17 既に子たれば又世嗣たり、即ち神の世嗣にして、キリストと共同の世嗣たるなり。是我等もし共に苦しまば、光榮も亦共に受くべき為なり。
En indien wij kinderen zijn, zo zijn wij ook erfgenamen, erfgenamen van God, en medeerfgenamen van Christus; zo wij anders met Hem lijden, opdat wij ook met Hem verheerlijkt worden.

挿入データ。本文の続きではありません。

This is an optimization exercise on Yosys and OpenROAD, whose aim is small area, a short achievable clock period and few clock cycles per item, not a production implementation.
The RTL was checked by simulation tests, not by an equivalence proof against the original design.

==> flow/design.v, too long to show whole: its modules and the start of the top module <==
// module fp_mul_core: 27 lines
// module fp_mul_pack: 19 lines
// module mul24: 830 lines
// module fa: 4 lines
// module fp_add_align: 35 lines
// module fp_add_norm: 30 lines
// module pfx_add: 14 lines
// module pfx_carry: 12 lines
// module pfx_inc: 12 lines
// module pfx_tree: 26 lines
// module comb_stage: 133 lines
module comb_stage (
    input  wire        clk,
    input  wire        rst,         
    input  wire        in_valid,
    output wire        in_ready,
    input  wire [31:0] a,           
    input  wire [31:0] b,           
    input  wire [31:0] c,           
    input  wire [31:0] u,           
    input  wire        u_ok,        
    input  wire [31:0] v,           
    input  wire        v_ok,        
    output reg         out_valid,
    output reg  [31:0] x,           
    output reg         x_ok,        
    output reg         num          
);
  // ...
==> flow/run.sh <==
#!/bin/bash
# synth_recipe.tcl (not shown) runs the flow's synth.tcl, then flattens the netlist and writes it again
# the make line also repeats each setting of config.mk as NAME=value (left out here)
make -C /OpenROAD-flow-scripts/flow DESIGN_CONFIG=/design/flow/config.mk WORK_HOME=/design/flow/orfs CLKGATE_MAP_FILE= SYNTH_SCRIPT=/design/flow/synth_recipe.tcl finish
==> flow/config.mk <==
export PLATFORM = sky130hd
export DESIGN_NAME = comb_stage
export DESIGN_NICKNAME = comb_stage
export VERILOG_FILES = /design/flow/design.v
export SDC_FILE = /design/flow/constraint.sdc
export NUM_CORES = 4
export LEC_CHECK = 0
export CAP_MARGIN = 20
export CORE_MARGIN = 2
export CORE_UTILIZATION = 40
export PLACE_DENSITY = 0.6
export SLEW_MARGIN = 20
export SYNTH_HIERARCHICAL = 1
==> flow/constraint.sdc <==
create_clock -name core_clock -period 45.0 [get_ports {clk}]
set_input_delay 9.0000 -clock core_clock [delete_from_list [all_inputs] [get_ports {clk}]]
set_output_delay 9.0000 -clock core_clock [all_outputs]
set_load 0.01 [all_outputs]
==> impl_metrics.py, run 1 <==
metrics = {
    "run_status": {
        "status": "no timing/DRC/antenna violations",
    },
    "drt": {
        "ant_nets": 0,
        "wl_per_cell_um": 20.34,
        "wl_met2_um": 89620,
        "drtPass1Iterations": 6,
    },
    "global_route": {
        "grt_max_degree": 45,
        "met1_usage_pct": 29.29,
        "first_global_vias": 53300,
        "antenna_found_initial": 1,
        "use_met3_pct": 3.616,
    },
    "logic_synthesis": {
        "syn_area_per_cell_um2": 9.452,
        "yosysWarnings": 12,
    },
    "sta": {
        "tightest_slew_ps": 1093,
        "post-route-min-period_ps": 10540,
        "fin_setup_tns_ps": 0,
        "skew_ps": 46.51,
        "setup_ws_ps": 34460,
    },
    "setup_path": {
        "worstSetupPathDepth": 1,
        "cp_top_family": "buffers and inverters",
        "critPathKind": "flop to output pin",
        "critPathLaunchType": "flop",
        "crit_chain": "clkdlybuf4s50_1",
        "critPathCaptureType": "output pin",
    },
    "worst_hold_path": {
        "whs_path_depth": 0,
    },
    "finish": {
        "ff_latch_area_mm2": 0.009769,
        "seq_cells": 488,
        "buf_share_pct": 4.362,
        "nNetsFinal": 8307,
        "sh_seq_area_pct": 14.21,
        "final-clk-cell-share_pct": 3.067,
        "dominant_cells": "multi-input combinational cells",
    },
    "clock_network": {
        "cts_max_path_buffers": 3,
        "cts-resized-gates": 0,
        "cts-root-buf": "clkbuf_16",
        "cts_tree": "done",
    },
    "place": {
        "preCtsSetupSlack_ps": 35170,
        "gp_congestion": 0.9438,
        "dp_hpwl_um": 134200,
        "placed_area_mm2": 0.06663,
    },
    "floorplanning": {
        "die_x_um": 397.3,
        "die_area_mm2": 0.1578,
    },
}
Testbench counts, summed over its fixed seeds: cycles 16,048, items 16,000.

18 我想ふに現世の苦は、我等が身の上に顕るべき将來の光榮に及ぶものに非ず、
Want ik houde het daarvoor, dat het lijden dezes tegenwoordigen tijds niet is te waarderen tegen de heerlijkheid, die aan ons zal geopenbaard worden.

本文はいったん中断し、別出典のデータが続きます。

What follows belongs to an exercise in optimizing a design on an open flow for small area, a short achievable clock period and few clock cycles; a production flow would make more cautious choices. Function was checked by simulation only, so behaviour that the tests miss may differ from the original. Power and IR drop assume default switching activity.

### standard.sh
#!/bin/bash
# synth_recipe.tcl (not shown) runs the flow's synth.tcl, then flattens the netlist and writes it again
# the make line also repeats each setting of config.mk as NAME=value (left out here)
make -C /OpenROAD-flow-scripts/flow DESIGN_CONFIG=/design/flow/config.mk WORK_HOME=/design/flow/orfs CLKGATE_MAP_FILE= SYNTH_SCRIPT=/design/flow/synth_recipe.tcl "${@:-finish}"
### design.v
module cmp_coder (
    input  wire        clk,
    input  wire        rst,
    input  wire        in_valid,
    output wire        in_ready,
    input  wire [15:0] in_x,
    input  wire [15:0] in_nb,
    input  wire [8:0]  cfg_nwords,
    input  wire [2:0]  cfg_avg,
    input  wire [3:0]  cfg_k,
    input  wire [7:0]  cfg_a,
    input  wire [7:0]  cfg_b,
    input  wire [7:0]  cfg_c,
    input  wire [9:0]  cfg_neighbour,
    input  wire        cfg_nb_use,
    output reg         out_valid,
    input  wire        out_ready,
    output reg  [31:0] out_data,
    output reg         out_last,
    output wire [23:0] out_bits,
    output wire [8:0]  out_escapes,
    output wire [63:0] out_header,
    output reg         out_coded
);
    function [15:0] wmask;
        input [2:0] avg;
        case (avg)
            3'd0: wmask = 16'h0FFF;
            3'd1: wmask = 16'h1FFF;
            3'd2: wmask = 16'h3FFF;
            3'd3: wmask = 16'h7FFF;
            default: wmask = 16'hFFFF;
        endcase
    endfunction
    wire adv;         
    wire adv0;        
    wire hold0;
    reg        v0, first0, last0;
    reg [15:0] x0, nb0;
    reg [7:0]  a0, b0, c0;
    reg [3:0]  k0;
    reg [2:0]  avg0;
    reg [9:0]  nbr0;
    reg [8:0]  n0;
    reg [8:0]  cnt;
    reg [15:0] hx1, hx2;
    reg        lastpend;
    assign in_ready = adv0;
    wire in_fire  = in_valid && adv0 && !rst;
    wire [15:0] imask  = wmask(cfg_avg);
    wire        ifirst = (cnt == 9'd0);
    wire [8:0]  cnt1   = cnt + 9'd1;
    wire        ilast  = (cnt1 == cfg_nwords);
    always @(posedge clk) begin
        if (rst) begin
            v0  <= 1'b0;
            cnt <= 9'd0;
        end else if (in_fire) begin
            v0  <= 1'b1;
            cnt <= ilast ? 9'd0 : cnt1;
        end else if (adv0) begin
            v0  <= 1'b0;
        end
        if (in_fire) begin
            x0     <= in_x & imask;
            nb0    <= cfg_nb_use ? (in_nb & imask) : 16'd0;
            a0     <= cfg_a;
            b0     <= cfg_b;
            c0     <= cfg_c;
            k0     <= cfg_k;
            avg0   <= cfg_avg;
            nbr0   <= cfg_neighbour;
            n0     <= cfg_nwords;
            first0 <= ifirst;
            last0  <= ilast;
        end
        if (adv0 && v0) begin
            hx1 <= x0;
            hx2 <= first0 ? x0 : hx1;
        end
    end
    function [25:0] brow;
        input [7:0]  k;
        input [15:0] x;
        input [1:0]  j;
        input        pneg;      
        reg b2, b1, b0, neg, one, two;
        reg [16:0] m;
        reg [17:0] r;
        reg [25:0] v;
        begin
            b2 = k[2*j+1];
            b1 = k[2*j];
            b0 = (j == 2'd0) ? 1'b0 : k[2*j-1];
            neg = b2;
            one = b1 ^ b0;
            two = (b2 & ~b1 & ~b0) | (~b2 & b1 & b0);
            m = ({17{one}} & {1'b0, x}) | ({17{two}} & {x, 1'b0});
            r = {~neg, m ^ {17{neg}}};
            v = {8'd0, r} << (2*j);
            if (j != 2'd0)
                v[2*j-2] = pneg;
            brow = v;
        end
    endfunction
    function bneg;
        input [7:0] k;
        input [1:0] j;
        bneg = k[2*j+1];
    endfunction
    wire [25:0] rw [0:12];
    genvar gi;
    generate
        for (gi = 0; gi < 4; gi = gi + 1) begin : g_rows
            assign rw[gi]     = brow(a0, hx1, gi, (gi == 0) ? 1'b0 : bneg(a0, gi - 1));
            assign rw[4 + gi] = brow(b0, hx2, gi, (gi == 0) ? 1'b0 : bneg(b0, gi - 1));
            assign rw[8 + gi] = brow(c0, nb0, gi, (gi == 0) ? 1'b0 : bneg(c0, gi - 1));
        end
    endgenerate
    wire [1:0]  nsum = {1'b0, a0[7]} + {1'b0, b0[7]} + {1'b0, c0[7]};
    assign rw[12] = 26'h201FFC0 + {18'd0, nsum, 6'd0};
    function [51:0] csa;
        input [25:0] p, q, r;
        begin
            csa[25:0]  = p ^ q ^ r;
            csa[51:26] = ((p & q) | (p & r) | (q & r)) << 1;
        end
    endfunction
    wire [51:0] l1a = csa(rw[0], rw[1], rw[2]);
    wire [51:0] l1b = csa(rw[3], rw[4], rw[5]);
    wire [51:0] l1c = csa(rw[6], rw[7], rw[8]);
    wire [51:0] l1d = csa(rw[9], rw[10], rw[11]);
    wire [51:0] l2a = csa(l1a[25:0], l1a[51:26], l1b[25:0]);
    wire [51:0] l2b = csa(l1b[51:26], l1c[25:0], l1c[51:26]);
    wire [51:0] l2c = csa(l1d[25:0], l1d[51:26], rw[12]);
    wire [51:0] l3a = csa(l2a[25:0], l2a[51:26], l2b[25:0]);
    wire [51:0] l3b = csa(l2b[51:26], l2c[25:0], l2c[51:26]);
    wire [51:0] l4a = csa(l3a[25:0], l3a[51:26], l3b[25:0]);
    wire [51:0] l5a = csa(l4a[25:0], l4a[51:26], l3b[51:26]);
    reg        v1, first1, last1;
    reg [25:0] s1s, s1c;
    reg [15:0] x1;
    reg [3:0]  k1;
    reg [2:0]  avg1;
    always @(posedge clk) begin
        if (rst)
            v1 <= 1'b0;
        else if (adv)
            v1 <= v0 && adv0;
        if (adv) begin
            s1s    <= l5a[25:0];
            s1c    <= l5a[51:26];
            x1     <= x0;
            k1     <= k0;
            avg1   <= avg0;
            first1 <= first0;
            last1  <= last0;
        end
    end
    wire [15:0] m1    = wmask(avg1);
    wire [25:0] ssum  = s1s + s1c;
    wire [19:0] pre   = ssum[25:6];
    wire        p_neg = pre[19] & ~(&pre);
    wire        p_ovr = ~pre[19] & ((pre[19:4] & ~{4'd0, m1[15:4]}) != 16'd0 ||
                                    ((pre[15:0] & m1) == m1));
    wire [23:0] vx    = {x1, 6'd0};
    wire [23:0] vs    = ~s1s[23:0];
    wire [23:0] vc    = ~s1c[23:0];
    wire [23:0] vp    = vx ^ vs ^ vc;
    wire [23:0] vq    = {(vx[22:0] & vs[22:0]) | (vx[22:0] & vc[22:0]) | (vs[22:0] & vc[22:0]), 1'b1};
    wire [23:0] vsum  = vp + vq;
    wire [17:0] e_raw = vsum[23:6];
    wire [17:0] e_ovr = {2'b00, x1} - {2'b00, m1};
    wire [17:0] e     = p_neg ? {2'b00, x1} : p_ovr ? e_ovr : e_raw;
    wire [16:0] u     = {e[15:0], 1'b0} ^ {17{e[17]}};
    reg        v2, first2, last2;
    reg [16:0] u2;
    reg [15:0] x2;
    reg [3:0]  k2;
    reg [2:0]  avg2;
    always @(posedge clk) begin
        if (rst)
            v2 <= 1'b0;
        else if (adv)
            v2 <= v1;
        if (adv) begin
            u2     <= u;
            x2     <= x1;
            k2     <= k1;
            avg2   <= avg1;
            first2 <= first1;
            last2  <= last1;
        end
    end
    wire [16:0] q2    = u2 >> k2;
    wire        esc   = |q2[16:8];
    wire [11:0] kmsk  = ~(12'hFFF << k2);
    wire [11:0] rem2  = u2[11:0] & kmsk;
    wire [4:0]  w2    = 5'd12 + {2'd0, avg2};
    reg  [8:0]  co;
    reg  [15:0] ct;
    reg  [4:0]  cl;
    always @(*) begin
        if (first2) begin
            co = 9'd0;   ct = x2;   cl = w2;
        end else if (esc) begin
            co = 9'd256; ct = x2;   cl = w2;
        end else begin
            co = {1'b0, q2[7:0]};
            ct = {3'd0, rem2, 1'b0};
            cl = {1'b0, k2} + 5'd1;
        end
    end
    wire [8:0] clen = co + {4'd0, cl};
    reg        v3, first3, last3, esc3, long3;
    reg [8:0]  o3, len3;
    reg [15:0] t3;
    reg [4:0]  l3;
    always @(posedge clk) begin
        if (rst)
            v3 <= 1'b0;
        else if (adv)
            v3 <= v2;
        if (adv) begin
            o3     <= co;
            t3     <= ct;
            l3     <= cl;
            len3   <= clen;
            long3  <= (clen > 9'd32);
            esc3   <= esc & ~first2;
            first3 <= first2;
            last3  <= last2;
        end
    end
    wire [4:0]  sh   = long3 ? (5'd0 - l3) : o3[4:0];    
    wire [31:0] spat = ~(32'hFFFFFFFF << sh) | ({16'd0, t3} << sh);
    wire [8:0]  rlen = long3 ? (len3 - 9'd32) : 9'd0;
    wire [5:0]  slen = long3 ? 6'd32 : len3[5:0];
    reg        vC, lastC;
    reg [8:0]  rC;
    reg [31:0] sC;
    reg [5:0]  lsC;
    reg [16:0] bacc, bits_o;
    reg [8:0]  eacc, esc_o;
    wire [16:0] bnext = (first3 ? 17'd0 : bacc) + {8'd0, len3};
    wire [8:0]  enext = (first3 ? 9'd0 : eacc) + {8'd0, esc3};
    reg  [31:0] acc;
    reg  [4:0]  p;
    reg         flush;
    reg         kv, k_last;
    reg  [31:0] k_data;
    wire        run      = !kv;
    wire [5:0]  pr       = {1'b0, p} + {1'b0, rC[4:0]};
    wire        longstep = (rC[8:5] != 4'd0) | pr[5];
    wire        consume  = run && vC && (flush ? !lastC : !longstep);
    assign adv   = !vC || consume;
    assign hold0 = v0 && last0 && lastpend;
    assign adv0  = adv && !hold0;
    wire [4:0]  pe   = flush ? 5'd0 : p;
    wire [31:0] ae   = flush ? 32'd0 : acc;
    wire [4:0]  qpos = flush ? 5'd0 : pr[4:0];
    wire [31:0] omsk = (32'hFFFFFFFF << pe) & ~(32'hFFFFFFFF << qpos);
    wire [63:0] comb = {32'd0, ae | omsk} | ({32'd0, sC} << qpos);
    wire [6:0]  tpos = {2'd0, qpos} + {1'b0, lsC};
    reg         em_v, em_last;
    reg  [31:0] em_d;
    reg  [31:0] acc_n;
    reg  [4:0]  p_n;
    reg         flush_n;
    reg  [8:0]  r_n;
    always @(*) begin
        em_v = 1'b0; em_last = 1'b0; em_d = comb[31:0];
        acc_n = acc; p_n = p; flush_n = flush; r_n = rC;
        if (run) begin
            if (flush) begin
                em_v = 1'b1; em_last = 1'b1; em_d = acc;
                flush_n = 1'b0;
                acc_n = 32'd0; p_n = 5'd0;
                if (vC && !lastC) begin
                    acc_n = comb[31:0];
                    p_n   = tpos[4:0];
                end
            end else if (vC && longstep) begin
                em_v = 1'b1; em_d = acc | (32'hFFFFFFFF << p);
                r_n  = rC - (9'd32 - {4'd0, p});
                acc_n = 32'd0; p_n = 5'd0;
            end else if (vC) begin
                if (tpos[5]) begin
                    em_v    = 1'b1;
                    em_last = lastC && (tpos[4:0] == 5'd0);
                    acc_n   = comb[63:32];
                    p_n     = tpos[4:0];
                    flush_n = lastC && (tpos[4:0] != 5'd0);
                end else if (lastC) begin
                    em_v = 1'b1; em_last = 1'b1;
                    acc_n = 32'd0; p_n = 5'd0;
                end else begin
                    acc_n = comb[31:0];
                    p_n   = tpos[4:0];
                end
            end
        end
    end
    wire otake = out_valid && out_ready;
    reg [39:0] hdr;
    reg [7:0]  rawr;
    wire [12:0] nw   = n0 * (5'd12 + {2'd0, avg0});
    wire [7:0]  rawn = nw[12:5] + {7'd0, |nw[4:0]};
    wire [11:0] codw = bits_o[16:5] + {11'd0, |bits_o[4:0]} + 12'd2;
    assign out_bits    = {7'd0, bits_o};
    assign out_escapes = esc_o;
    assign out_header  = {hdr, 7'd0, bits_o};
    always @(posedge clk) begin
        if (rst) begin
            vC        <= 1'b0;
            acc       <= 32'd0;
            p         <= 5'd0;
            flush     <= 1'b0;
            kv        <= 1'b0;
            out_valid <= 1'b0;
            lastpend  <= 1'b0;
        end else begin
            if (adv)
                vC <= v3;
            else if (consume)
                vC <= 1'b0;
            acc   <= acc_n;
            p     <= p_n;
            flush <= flush_n;
            if (kv) begin
                if (otake || !out_valid) begin
                    out_valid <= 1'b1;
                    out_data  <= k_data;
                    out_last  <= k_last;
                    kv        <= 1'b0;
                end
            end else if (em_v) begin
                if (otake || !out_valid) begin
                    out_valid <= 1'b1;
                    out_data  <= em_d;
                    out_last  <= em_last;
                end else begin
                    kv     <= 1'b1;
                    k_data <= em_d;
                    k_last <= em_last;
                end
            end else if (otake) begin
                out_valid <= 1'b0;
            end
            if (adv0 && v0 && last0)
                lastpend <= 1'b1;
            else if (otake && out_last)
                lastpend <= 1'b0;
        end
        if (adv) begin
            rC    <= rlen;
            sC    <= spat;
            lsC   <= slen;
            lastC <= last3;
        end else if (run && vC && !flush && longstep) begin
            rC    <= r_n;
        end
        if (adv && v3) begin
            bacc <= bnext;
            eacc <= enext;
            if (last3) begin
                bits_o <= bnext;
                esc_o  <= enext;
            end
        end
        if (adv0 && v0 && last0) begin
            hdr  <= {nbr0, c0, b0, a0, 2'b00, k0};
            rawr <= rawn;
        end
        out_coded <= codw < {4'd0, rawr};
    end
endmodule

19 蓋被造物の仰ぎて待てるは、神の子等の顕れん事を待てるなり。
Want het schepsel, als met opgestoken hoofde, verwacht de openbaring der kinderen Gods.
20 被造物は虚に服せしめられたるも之を好まず、己を希望を以て服せしめ給ひしものに對して然するのみ。
Want het schepsel is der ijdelheid onderworpen, niet gewillig, maar om diens wil, die het der ijdelheid onderworpen heeft;
21 其は被造物も自ら腐敗の奴隷たる事を脱れて、神の子等の光榮の自由を得べければなり。
Op hoop, dat ook het schepsel zelf zal vrijgemaakt worden van de dienstbaarheid der verderfenis, tot de vrijheid der heerlijkheid der kinderen Gods.
22 即ち我等は知る、被造物は皆今に至るまで相共に嘆き、且陣痛に遇へるなりと。
Want wij weten, dat het ganse schepsel te zamen zucht, en te zamen als in barensnood is tot nu toe.
23 啻に被造物のみならず、聖霊の最初の賜を得たる我等も、自ら心の中に嘆き、神の子等とせられて肉體の贖はれん事を仰ぎ待てるなり。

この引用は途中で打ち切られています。